WHY YOU SHOULD PRESS
Tissue capacity. As overhead athletes who do a lot of shoulder intensive work, it’s important for climbers to keep the shoulders strong and resilient by training them frequently. A correctly performed overhead press is one of the most useful strength training exercise for shoulder health in climbers.
Training efficiency. As a general rule the more muscle mass involved in an exercise, the better the exercise. The press produces functional strength in the trunk muscles (aka “core”) as well as the shoulders and arms, including the rotator cuff muscles.
Effectiveness. It also produces force in a more useful direction for climbing than a push-up does. It is exactly measurable and can be progressed much more effectively than a push-up or other shoulder exercises like the popular banded exercises or I’s, T’s, Y’s, and W’s (in increments as little as 1/2 pound if necessary). Because it involves more muscle, more weight can be handled with this exercise. The more weight you can use, the stronger you can get.
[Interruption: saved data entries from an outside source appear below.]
===== config.mk =====
export PLATFORM = sky130hd
export DESIGN_NAME = list_marker_label_generator
export DESIGN_NICKNAME = d
export VERILOG_FILES = /design/src/rtl/lmlg_pkg.sv /design/src/rtl/lmlg_conv.sv /design/src/rtl/list_marker_label_generator.sv
export SDC_FILE = /design/constraint.sdc
export NUM_CORES = 2
export LEC_CHECK = 0
export ABC_AREA = 1
export BUFFER_PORTS_ARGS = -buffer_cell sky130_fd_sc_hd__buf_4
export CORE_MARGIN = 2
export CORE_UTILIZATION = 50
export CTS_BUF_LIST = sky130_fd_sc_hd__clkbuf_16
export DETAILED_ROUTE_END_ITERATION = 16
export GPL_TIMING_DRIVEN = 1
export PLACE_DENSITY_LB_ADDON = 0.2
export SLEW_MARGIN = 20
export SYNTH_ARGS = -nofsm -noshare
export SYNTH_HDL_FRONTEND = slang
export SYNTH_SLANG_ARGS = --single-unit

===== constraint.sdc =====
create_clock -name clk -period 25.3 [get_ports clk]
set_clock_uncertainty 0.1 [all_clocks]
set_input_delay 3.795 -clock clk [delete_from_list [all_inputs] [get_ports clk]]
set_output_delay 3.795 -clock clk [all_outputs]
set_load 0.005 [all_outputs]

===== src/rtl/lmlg_pkg.sv =====
// shared types, constants and tables for the list marker label generator
package lmlg_pkg;

	localparam int DEF_MAX_DEPTH = 8;
	localparam int DEF_ID_WIDTH  = 16;
	localparam int CNT_W         = 31;
	localparam logic [CNT_W-1:0] CNT_MAX = {CNT_W{1'b1}};

	localparam logic [15:0] GL_DISC   = 16'h2022;
	localparam logic [15:0] GL_CIRCLE = 16'h25E6;
	localparam logic [15:0] GL_SQUARE = 16'h25AA;
	localparam logic [15:0] GL_DASH   = 16'h2013;
	localparam logic [15:0] CH_DOT    = 16'h002E;

	// style codes
	localparam logic [3:0] ST_DEC    = 4'd0;
	localparam logic [3:0] ST_LALPHA = 4'd1;
	localparam logic [3:0] ST_UALPHA = 4'd2;
	localparam logic [3:0] ST_LROMAN = 4'd3;
	localparam logic [3:0] ST_UROMAN = 4'd4;
	localparam logic [3:0] ST_DISC   = 4'd5;
	localparam logic [3:0] ST_CIRCLE = 4'd6;
	localparam logic [3:0] ST_SQUARE = 4'd7;
	localparam logic [3:0] ST_DASH   = 4'd8;

	// conversion modes for the digit unit
	typedef enum logic [1:0] {
		MD_DEC   = 2'd0,
		MD_ALPHA = 2'd1,
		MD_ROMAN = 2'd2
	} mode_t;

	// request from the control to the digit unit
	typedef struct packed {
		logic            start;
		mode_t           mode;
		logic            upper;
		logic [CNT_W-1:0] value;
	} conv_req_t;

	// status back from the digit unit
	typedef struct packed {
		logic        done;
		logic [4:0]  count;
	} conv_sts_t;

	// roman table: value and up to two letters (upper case ascii)
	function automatic logic [9:0] rn_val(input logic [3:0] r);
		case (r)
			4'd0: rn_val = 10'd1000;
			4'd1: rn_val = 10'd900;
			4'd2: rn_val = 10'd500;
			4'd3: rn_val = 10'd400;
			4'd4: rn_val = 10'd100;
			4'd5: rn_val = 10'd90;
			4'd6: rn_val = 10'd50;
			4'd7: rn_val = 10'd40;
			4'd8: rn_val = 10'd10;
			4'd9: rn_val = 10'd9;
			4'd10: rn_val = 10'd5;
			4'd11: rn_val = 10'd4;
			default: rn_val = 10'd1;
		endcase
	endfunction

	// two symbols packed {second, first}; second zero when absent
	function automatic logic [13:0] rn_sym(input logic [3:0] r);
		case (r)
			4'd0: rn_sym = {7'd0, 7'h4D};
			4'd1: rn_sym = {7'h4D, 7'h43};
			4'd2: rn_sym = {7'd0, 7'h44};
			4'd3: rn_sym = {7'h44, 7'h43};
			4'd4: rn_sym = {7'd0, 7'h43};
			4'd5: rn_sym = {7'h43, 7'h58};
			4'd6: rn_sym = {7'd0, 7'h4C};
			4'd7: rn_sym = {7'h4C, 7'h58};
			4'd8: rn_sym = {7'd0, 7'h58};
			4'd9: rn_sym = {7'h58, 7'h49};
			4'd10: rn_sym = {7'd0, 7'h56};
			4'd11: rn_sym = {7'h56, 7'h49};
			default: rn_sym = {7'd0, 7'h49};
		endcase
	endfunction

endpackage


===== src/rtl/lmlg_conv.sv =====
// digit unit: one roman step a cycle or multiply then remainder per digit, into a buffer
module lmlg_conv import lmlg_pkg::*; (
	input  logic             clk,
	input  logic             arst_n,
	input  conv_req_t        req,
	output conv_sts_t        sts,
	input  logic [3:0]       rd_idx,
	output logic [15:0]      rd_char
);

	typedef enum logic [4:0] {
		C_IDLE = 5'b00001,
		C_MUL  = 5'b00010,
		C_REM  = 5'b00100,
		C_ROM  = 5'b01000,
		C_DONE = 5'b10000
	} cst_t;

	// reciprocals: n/10 = (n*M10)>>35, n/26 = ((n>>1)*M13)>>34, exact below 2^31
	localparam logic [31:0] M10 = 32'hCCCCCCCD;
	localparam logic [31:0] M13 = 32'd1321528400;

	cst_t              st_q;
	logic [CNT_W-1:0]  n_q;
	logic [CNT_W-1:0]  quo_q;
	logic [4:0]        k_q;
	mode_t             mode_q;
	logic              upper_q;
	logic [3:0]        r_q;
	logic [6:0]        buf_q [16];

	// shared multiplier and remainder
	logic [CNT_W-1:0] mul_a;
	logic [31:0]      mul_b;
	logic [62:0]      prod;
	logic [CNT_W-1:0] quo;
	logic [4:0]       dvs;
	logic [4:0]       rem;
	logic [9:0]       rv;
	logic [13:0]      sym;
	logic [6:0]       ccase;
	logic [6:0]       dchar;
	logic [CNT_W-1:0] nm1;

	assign mul_a = (mode_q == MD_ALPHA) ? {1'b0, n_q[CNT_W-1:1]} : n_q;
	assign mul_b = (mode_q == MD_ALPHA) ? M13 : M10;
	assign prod  = {32'd0, mul_a} * {31'd0, mul_b};
	assign quo   = (mode_q == MD_ALPHA) ? {2'b0, prod[62:34]} : {3'b0, prod[62:35]};
	assign dvs   = (mode_q == MD_ALPHA) ? 5'd26 : 5'd10;
	assign rem   = n_q[4:0] - 5'(quo_q[4:0] * dvs);
	assign rv    = rn_val(r_q);
	assign sym   = rn_sym(r_q);
	assign ccase = upper_q ? 7'd0 : 7'd32;
	assign nm1   = req.value - 1'b1;
	assign dchar = (mode_q == MD_ALPHA) ? (7'h41 + ccase + {2'b0, rem}) : (7'h30 + {2'b0, rem});

	// character buffer readout, digits were stored lowest first for divide modes
	always_comb begin
		logic [3:0] a;
		a = (mode_q == MD_ROMAN) ? rd_idx : 4'(k_q - 5'd1 - {1'b0, rd_idx});
		rd_char = {9'd0, buf_q[a]};
	end

	assign sts.done  = (st_q == C_DONE);
	assign sts.count = k_q;

	// sequencer
	always_ff @(posedge clk or negedge arst_n) begin
		if (!arst_n) begin
			st_q <= C_IDLE;
			k_q  <= '0;
		end else begin
			unique case (st_q)
				C_IDLE: begin
					if (req.start) begin
						k_q     <= '0;
						upper_q <= req.upper;
						r_q     <= '0;
						if (req.mode == MD_ROMAN && req.value < CNT_W'(4000)) begin
							mode_q <= MD_ROMAN;
							n_q    <= req.value;
							st_q   <= C_ROM;
						end else if (req.mode == MD_ALPHA) begin
							mode_q <= MD_ALPHA;
							n_q    <= nm1;
							st_q   <= C_MUL;
						end else begin
							mode_q <= MD_DEC;
							n_q    <= req.value;
							st_q   <= C_MUL;
						end
					end
				end
				C_MUL: begin
					quo_q <= quo;
					st_q  <= C_REM;
				end
				C_REM: begin
					// digit complete
					buf_q[k_q[3:0]] <= dchar;
					k_q <= k_q + 5'd1;
					if (quo_q == '0) begin
						st_q <= C_DONE;
					end else begin
						n_q  <= (mode_q == MD_ALPHA) ? quo_q - 1'b1 : quo_q;
						st_q <= C_MUL;
					end
				end
				C_ROM: begin
					if (n_q >= CNT_W'(rv)) begin
						buf_q[k_q[3:0]] <= sym[6:0] + ccase;
						if (sym[13:7] != 7'd0) begin
							buf_q[4'(k_q + 5'd1)] <= sym[13:7] + ccase;
							k_q <= k_q + 5'd2;
						end else begin
							k_q <= k_q + 5'd1;
						end
						n_q <= n_q - CNT_W'(rv);
					end else if (r_q == 4'd12) begin
						st_q <= C_DONE;
					end else begin
						r_q <= r_q + 4'd1;
					end
				end
				C_DONE: st_q <= C_IDLE;
				default: st_q <= C_IDLE;
			endcase
		end
	end

endmodule
$ cat config.mk
export PLATFORM = sky130hd
export DESIGN_NAME = psd_isqrt
export DESIGN_NICKNAME = d
export VERILOG_FILES = /design/src/sv/psd_pkg.sv /design/src/sv/psd_isqrt.sv
export SDC_FILE = /design/constraint.sdc
export NUM_CORES = 2
export LEC_CHECK = 0
export BUFFER_PORTS_ARGS = -buffer_cell sky130_fd_sc_hd__buf_2
export CAP_MARGIN = 25
export CORE_UTILIZATION = 35
export CTS_CLUSTER_SIZE = 8
export DETAILED_ROUTE_END_ITERATION = 8
export MAX_ROUTING_LAYER = met4
export PLACE_DENSITY = 0.51
export RECOVER_POWER = 100
export SETUP_SLACK_MARGIN = 0.3
export SYNTH_ARGS = -nofsm -noshare
export SYNTH_HDL_FRONTEND = slang
export SYNTH_MEMORY_MAX_BITS = 65536
export SYNTH_SLANG_ARGS = --single-unit
$ cat constraint.sdc
create_clock -name clk_i -period 4.6 [get_ports clk_i]
set_input_delay 0.46 -clock clk_i [delete_from_list [all_inputs] [get_ports clk_i]]
set_output_delay 0.46 -clock clk_i [all_outputs]
set_load 0.02 [all_outputs]
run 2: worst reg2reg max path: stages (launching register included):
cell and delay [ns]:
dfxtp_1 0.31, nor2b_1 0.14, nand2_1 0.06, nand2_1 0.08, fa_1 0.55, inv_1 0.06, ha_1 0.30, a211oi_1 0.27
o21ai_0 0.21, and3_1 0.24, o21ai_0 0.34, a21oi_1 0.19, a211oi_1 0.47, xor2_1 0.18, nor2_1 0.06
**src/sobel_edge_magnitude_assert.svh**
```systemverilog
// Assertion helpers, clocked on clk, quiet while rst_n is low.
`ifndef SOBEL_EDGE_MAGNITUDE_ASSERT_SVH
`define SOBEL_EDGE_MAGNITUDE_ASSERT_SVH

// Same-cycle implication.
`define SEM_ASSERT_IMP(lbl, ante, cons) \
  lbl: assert property (@(posedge clk) disable iff (!rst_n) (ante) |-> (cons)) \
    else $error("sem assertion failed");

// Next-cycle implication.
`define SEM_ASSERT_NXT(lbl, ante, cons) \
  lbl: assert property (@(posedge clk) disable iff (!rst_n) (ante) |=> (cons)) \
    else $error("sem assertion failed");

`endif

```
**src/sem_pkg.sv**
```systemverilog
`timescale 1ns / 1ps
package sem_pkg;

  localparam int MAX_WIDTH  = 1024;
  localparam int MAX_HEIGHT = 4096;

  localparam int HIST_DEPTH = 2 * MAX_WIDTH + 3;
  localparam int IDX_W      = $clog2(HIST_DEPTH);
  localparam int DIM_W      = $clog2(MAX_WIDTH + 1);
  localparam int HGT_W      = $clog2(MAX_HEIGHT + 1);
  localparam int COL_W      = $clog2(MAX_WIDTH);
  localparam int ROW_W      = $clog2(MAX_HEIGHT);
  localparam int POS_W      = $clog2(MAX_WIDTH * MAX_HEIGHT + 1);

  // register field widths
  localparam int WREG_W    = 11;
  localparam int HREG_W    = 13;
  localparam int CFG_W     = 13;
  localparam int CFG_IDX_W = 2;

  // gradient arithmetic: |g| <= 4*255
  localparam int G_W        = 11;
  localparam int SQ_W       = 20;
  localparam int N_W        = 21;
  localparam int ROOT_STEPS = 11;
  localparam int CNT_W      = 4;
  localparam int KS_W       = 4;
  localparam int LAST_K     = 8;

  typedef enum logic [CFG_IDX_W-1:0] {
    REG_WIDTH  = 2'd0,
    REG_HEIGHT = 2'd1
  } cfg_reg_t;

  typedef struct packed {
    logic       kind;
    logic [7:0] red_in;
    logic [7:0] green_in;
    logic [7:0] blue_in;
  } in_item_t;

  typedef struct packed {
    logic [7:0] red_edge;
    logic [7:0] green_edge;
    logic [7:0] blue_edge;
    logic       frame_last;
  } out_item_t;

  typedef struct packed {
    logic [DIM_W-1:0] w;
    logic [HGT_W-1:0] h;
  } dims_t;

  typedef struct packed {
    logic [COL_W-1:0] col;
    logic [ROW_W-1:0] row;
    logic [IDX_W-1:0] idx;
    logic             last;
  } job_t;

  typedef struct packed {
    logic             en;
    logic [IDX_W-1:0] idx;
    logic [23:0]      data;
  } hist_wr_t;

  typedef enum logic [2:0] {
    B_IDLE,
    B_READ,
    B_DRAIN,
    B_SQ,
    B_SUM,
    B_ROOT,
    B_FIN
  } back_state_t;

  // window offsets: 0 = minus one, 1 = centre, 2 = plus one
  function automatic logic [1:0] win_row(input logic [KS_W-1:0] k);
    unique case (k)
      4'd0, 4'd1, 4'd2: win_row = 2'd0;
      4'd3, 4'd4, 4'd5: win_row = 2'd1;
      default:          win_row = 2'd2;
    endcase
  endfunction

  function automatic logic [1:0] win_col(input logic [KS_W-1:0] k);
    unique case (k)
      4'd0, 4'd3, 4'd6: win_col = 2'd0;
      4'd1, 4'd4, 4'd7: win_col = 2'd1;
      default:          win_col = 2'd2;
    endcase
  endfunction

  function automatic logic signed [2:0] kern_x(input logic [KS_W-1:0] k);
    unique case (k)
      4'd0, 4'd6: kern_x = -3'sd1;
      4'd2, 4'd8: kern_x = 3'sd1;
      4'd3:       kern_x = -3'sd2;
      4'd5:       kern_x = 3'sd2;
      default:    kern_x = 3'sd0;
    endcase
  endfunction

  function automatic logic signed [2:0] kern_y(input logic [KS_W-1:0] k);
    unique case (k)
      4'd0, 4'd2: kern_y = -3'sd1;
      4'd6, 4'd8: kern_y = 3'sd1;
      4'd1:       kern_y = -3'sd2;
      4'd7:       kern_y = 3'sd2;
      default:    kern_y = 3'sd0;
    endcase
  endfunction

  function automatic logic signed [G_W-1:0] weigh(input logic [7:0] v,
                                                  input logic signed [2:0] wgt);
    logic signed [G_W-1:0] vs;
    vs = signed'(G_W'(v));
    unique case (wgt)
      3'sd1:   weigh = vs;
      3'sd2:   weigh = vs <<< 1;
      -3'sd1:  weigh = -vs;
      -3'sd2:  weigh = -(vs <<< 1);
      default: weigh = '0;
    endcase
  endfunction

endpackage

```
**src/sem_front.sv**
```systemverilog
`timescale 1ns / 1ps
module sem_front (
  input  logic               clk,
  input  logic               rst_n,
  input  logic               cfg_valid,
  output logic               cfg_ready,
  input  logic [sem_pkg::CFG_IDX_W-1:0] cfg_index,
  input  logic [sem_pkg::CFG_W-1:0]     cfg_data,
  input  logic               in_valid,
  output logic               in_stall,
  input  sem_pkg::in_item_t  in_item,
  input  logic               q_ready,
  input  logic               rd_busy,
  output logic               q_push,
  output sem_pkg::job_t      q_job,
  output sem_pkg::hist_wr_t  hist_wr,
  output sem_pkg::dims_t     dims
);
  import sem_pkg::*;

  logic [WREG_W-1:0] width_r;
  logic [HREG_W-1:0] height_r;
  logic [POS_W-1:0]  in_pos_r, out_pos_r;
  logic [IDX_W-1:0]  in_idx_r, out_idx_r;
  logic [COL_W-1:0]  out_col_r;
  logic [ROW_W-1:0]  out_row_r;

  logic [DIM_W-1:0]  w_c;
  logic [HGT_W-1:0]  h_c;
  logic [POS_W-1:0]  total, in_pos_inc, pos_gap;
  logic              accept, is_pix, emit, last, cfg_wr;
  logic [IDX_W-1:0]  in_idx_nxt, out_idx_nxt;

  // clamp the raw register values
  always_comb begin
    if (width_r == '0) begin
      w_c = DIM_W'(1);
    end else if (int'(width_r) > MAX_WIDTH) begin
      w_c = DIM_W'(MAX_WIDTH);
    end else begin
      w_c = DIM_W'(width_r);
    end
    if (height_r == '0) begin
      h_c = HGT_W'(1);
    end else if (int'(height_r) > MAX_HEIGHT) begin
      h_c = HGT_W'(MAX_HEIGHT);
    end else begin
      h_c = HGT_W'(height_r);
    end
  end

  assign total      = POS_W'(w_c) * POS_W'(h_c);
  assign cfg_ready  = 1'b1;
  assign cfg_wr     = cfg_valid && cfg_ready &&
                      (cfg_reg_t'(cfg_index) == REG_WIDTH ||
                       cfg_reg_t'(cfg_index) == REG_HEIGHT);
  assign in_stall   = !q_ready || rd_busy;
  assign accept     = in_valid && !in_stall;
  assign is_pix     = accept && !in_item.kind && (in_pos_r < total);
  assign in_pos_inc = in_pos_r + POS_W'(1);
  assign pos_gap    = in_pos_inc - out_pos_r;
  assign last       = (out_pos_r == total - POS_W'(1));

  always_comb begin
    if (is_pix) begin
      emit = (pos_gap >= POS_W'(w_c) + POS_W'(2));
    end else begin
      emit = accept && (in_pos_r >= total) && (out_pos_r < total);
    end
  end

  assign in_idx_nxt  = (in_idx_r == IDX_W'(HIST_DEPTH - 1)) ? '0 : in_idx_r + IDX_W'(1);
  assign out_idx_nxt = (out_idx_r == IDX_W'(HIST_DEPTH - 1)) ? '0 : out_idx_r + IDX_W'(1);

  assign q_push       = emit;
  assign q_job.col    = out_col_r;
  assign q_job.row    = out_row_r;
  assign q_job.idx    = out_idx_r;
  assign q_job.last   = last;
  assign hist_wr.en   = is_pix;
  assign hist_wr.idx  = in_idx_r;
  assign hist_wr.data = {in_item.red_in, in_item.green_in, in_item.blue_in};
  assign dims.w       = w_c;
  assign dims.h       = h_c;

  always_ff @(posedge clk) begin
    if (!rst_n) begin
      width_r   <= WREG_W'(1024);
      height_r  <= HREG_W'(1024);
      in_pos_r  <= '0;
      out_pos_r <= '0;
      in_idx_r  <= '0;
      out_idx_r <= '0;
      out_col_r <= '0;
      out_row_r <= '0;
    end else if (cfg_wr) begin
      if (cfg_reg_t'(cfg_index) == REG_WIDTH) begin
        width_r <= cfg_data[WREG_W-1:0];
      end else begin
        height_r <= cfg_data[HREG_W-1:0];
      end
      in_pos_r  <= '0;
      out_pos_r <= '0;
      in_idx_r  <= '0;
      out_idx_r <= '0;
      out_col_r <= '0;
      out_row_r <= '0;
    end else if (accept) begin
      if (emit && last) begin
        in_pos_r  <= '0;
        out_pos_r <= '0;
        in_idx_r  <= '0;
        out_idx_r <= '0;
        out_col_r <= '0;
        out_row_r <= '0;
      end else begin
        if (is_pix) begin
          in_pos_r <= in_pos_inc;
          in_idx_r <= in_idx_nxt;
        end
        if (emit) begin
          out_pos_r <= out_pos_r + POS_W'(1);
          out_idx_r <= out_idx_nxt;
          if (DIM_W'(out_col_r) + DIM_W'(1) >= w_c) begin
            out_col_r <= '0;
            out_row_r <= out_row_r + ROW_W'(1);
          end else begin
            out_col_r <= out_col_r + COL_W'(1);
          end
        end
      end
    end
  end

endmodule

```
<file path="config.mk">
export PLATFORM = sky130hd
export DESIGN_NAME = sem_jobq
export DESIGN_NICKNAME = d
export VERILOG_FILES = /design/src/sobel_edge_magnitude_assert.svh /design/src/sem_pkg.sv /design/src/sem_jobq.sv
export SDC_FILE = /design/constraint.sdc
export NUM_CORES = 1
export LEC_CHECK = 0
export BUFFER_PORTS_ARGS = -buffer_cell sky130_fd_sc_hd__clkbuf_2
export CORE_MARGIN = 2
export CORE_UTILIZATION = 35
export DETAILED_ROUTE_END_ITERATION = 7
export PLACE_DENSITY = 0.72
export SYNTH_ARGS = -nofsm -noshare
export SYNTH_HDL_FRONTEND = slang
export SYNTH_SLANG_ARGS = --single-unit
</file>
<file path="constraint.sdc">
create_clock -name clk -period 2.34 [get_ports clk]
set_clock_uncertainty 0.15 [all_clocks]
set_input_delay 0.234 -clock clk [delete_from_list [all_inputs] [get_ports clk]]
set_output_delay 0.234 -clock clk [all_outputs]
set_load 0.05 [all_outputs]
</file>
<file path="src/sobel_edge_magnitude_assert.svh">
// Assertion helpers, clocked on clk, quiet while rst_n is low.
`ifndef SOBEL_EDGE_MAGNITUDE_ASSERT_SVH
`define SOBEL_EDGE_MAGNITUDE_ASSERT_SVH

// Same-cycle implication.
`define SEM_ASSERT_IMP(lbl, ante, cons) \
  lbl: assert property (@(posedge clk) disable iff (!rst_n) (ante) |-> (cons)) \
    else $error("sem assertion failed");

// Next-cycle implication.
`define SEM_ASSERT_NXT(lbl, ante, cons) \
  lbl: assert property (@(posedge clk) disable iff (!rst_n) (ante) |=> (cons)) \
    else $error("sem assertion failed");

`endif

</file>
<file path="src/sem_pkg.sv">
`timescale 1ns / 1ps
package sem_pkg;

  localparam int MAX_WIDTH  = 1024;
  localparam int MAX_HEIGHT = 4096;

  localparam int HIST_DEPTH = 2 * MAX_WIDTH + 3;
  localparam int IDX_W      = $clog2(HIST_DEPTH);
  localparam int DIM_W      = $clog2(MAX_WIDTH + 1);
  localparam int HGT_W      = $clog2(MAX_HEIGHT + 1);
  localparam int COL_W      = $clog2(MAX_WIDTH);
  localparam int ROW_W      = $clog2(MAX_HEIGHT);
  localparam int POS_W      = $clog2(MAX_WIDTH * MAX_HEIGHT + 1);

  // register field widths
  localparam int WREG_W    = 11;
  localparam int HREG_W    = 13;
  localparam int CFG_W     = 13;
  localparam int CFG_IDX_W = 2;

  // gradient arithmetic: |g| <= 4*255
  localparam int G_W        = 11;
  localparam int SQ_W       = 20;
  localparam int N_W        = 21;
  localparam int ROOT_STEPS = 11;
  localparam int CNT_W      = 4;
  localparam int KS_W       = 4;
  localparam int LAST_K     = 8;

  typedef enum logic [CFG_IDX_W-1:0] {
    REG_WIDTH  = 2'd0,
    REG_HEIGHT = 2'd1
  } cfg_reg_t;

  typedef struct packed {
    logic       kind;
    logic [7:0] red_in;
    logic [7:0] green_in;
    logic [7:0] blue_in;
  } in_item_t;

  typedef struct packed {
    logic [7:0] red_edge;
    logic [7:0] green_edge;
    logic [7:0] blue_edge;
    logic       frame_last;
  } out_item_t;

  typedef struct packed {
    logic [DIM_W-1:0] w;
    logic [HGT_W-1:0] h;
  } dims_t;

  typedef struct packed {
    logic [COL_W-1:0] col;
    logic [ROW_W-1:0] row;
    logic [IDX_W-1:0] idx;
    logic             last;
  } job_t;

  typedef struct packed {
    logic             en;
    logic [IDX_W-1:0] idx;
    logic [23:0]      data;
  } hist_wr_t;

  typedef enum logic [2:0] {
    B_IDLE,
    B_READ,
    B_DRAIN,
    B_SQ,
    B_SUM,
    B_ROOT,
    B_FIN
  } back_state_t;

  // window offsets: 0 = minus one, 1 = centre, 2 = plus one
  function automatic logic [1:0] win_row(input logic [KS_W-1:0] k);
    unique case (k)
      4'd0, 4'd1, 4'd2: win_row = 2'd0;
      4'd3, 4'd4, 4'd5: win_row = 2'd1;
      default:          win_row = 2'd2;
    endcase
  endfunction

  function automatic logic [1:0] win_col(input logic [KS_W-1:0] k);
    unique case (k)
      4'd0, 4'd3, 4'd6: win_col = 2'd0;
      4'd1, 4'd4, 4'd7: win_col = 2'd1;
      default:          win_col = 2'd2;
    endcase
  endfunction

  function automatic logic signed [2:0] kern_x(input logic [KS_W-1:0] k);
    unique case (k)
      4'd0, 4'd6: kern_x = -3'sd1;
      4'd2, 4'd8: kern_x = 3'sd1;
      4'd3:       kern_x = -3'sd2;
      4'd5:       kern_x = 3'sd2;
      default:    kern_x = 3'sd0;
    endcase
  endfunction

  function automatic logic signed [2:0] kern_y(input logic [KS_W-1:0] k);
    unique case (k)
      4'd0, 4'd2: kern_y = -3'sd1;
      4'd6, 4'd8: kern_y = 3'sd1;
      4'd1:       kern_y = -3'sd2;
      4'd7:       kern_y = 3'sd2;
      default:    kern_y = 3'sd0;
    endcase
  endfunction

  function automatic logic signed [G_W-1:0] weigh(input logic [7:0] v,
                                                  input logic signed [2:0] wgt);
    logic signed [G_W-1:0] vs;
    vs = signed'(G_W'(v));
    unique case (wgt)
      3'sd1:   weigh = vs;
      3'sd2:   weigh = vs <<< 1;
      -3'sd1:  weigh = -vs;
      -3'sd2:  weigh = -(vs <<< 1);
      default: weigh = '0;
    endcase
  endfunction

endpackage

</file>
<file path="src/sem_jobq.sv">
`timescale 1ns / 1ps
module sem_jobq (
  input  logic          clk,
  input  logic          rst_n,
  input  logic          push,
  input  sem_pkg::job_t push_job,
  output logic          push_ready,
  input  logic          pop,
  output logic          pop_valid,
  output sem_pkg::job_t pop_job
);
  import sem_pkg::*;

  logic valid_r;
  job_t job_r;

  assign push_ready = !valid_r;
  assign pop_valid  = valid_r;
  assign pop_job    = job_r;

  always_ff @(posedge clk) begin
    if (!rst_n) begin
      valid_r <= 1'b0;
    end else if (push && !valid_r) begin
      valid_r <= 1'b1;
    end else if (pop) begin
      valid_r <= 1'b0;
    end
  end

  always_ff @(posedge clk) begin
    if (push && !valid_r) begin
      job_r <= push_job;
    end
  end

endmodule

</file>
Safe. When performed correctly at an appropriate load, the overhead press should not cause pain or discomfort in the shoulders or the back. The surprising thing about the press is that it is very technically demanding. It is a very hard lift to do with a lot of weight and most people work for years to develop their ability to do it well. We’d better get started!
HOW TO OVERHEAD PRESS
Set up a bar OUTSIDE the rack at mid-chest height. This might seem too low, but don’t worry, it’s not.
Step 1: Grip
Grab the bar so that it sits in the base of the palms with the thumb wrapped around the bar
Your grip should be just outside of shoulder width
Come in close to the bar and wind your elbows down and in so they end up in a vertical orientation under the bar. You’ll be in a partial squat position here so that you can take the bar out of the rack using your legs instead of your arms.
Step 2: Wrists and Elbows
Your wrists should be in a neutral position, NOT cocked back
Your elbow joint should be stacked directly under the bar when viewed from the side. Tips of elbows will be slightly forward of the bar
If your elbows drop behind the bar, your press will be much less efficient. The correct position feels over exaggerated to most people and you may feel a stretch in the front of your shoulders and chest. That’s the right position!
Step 3: Unrack
Squeeze your chest UP! The bar should NOT be resting on your shoulders unless you have very short arms. More commonly, it’s going to be floating just in front of your throat and under the chin OFF your chest/shoulders
Unrack the bar using your legs like a squat!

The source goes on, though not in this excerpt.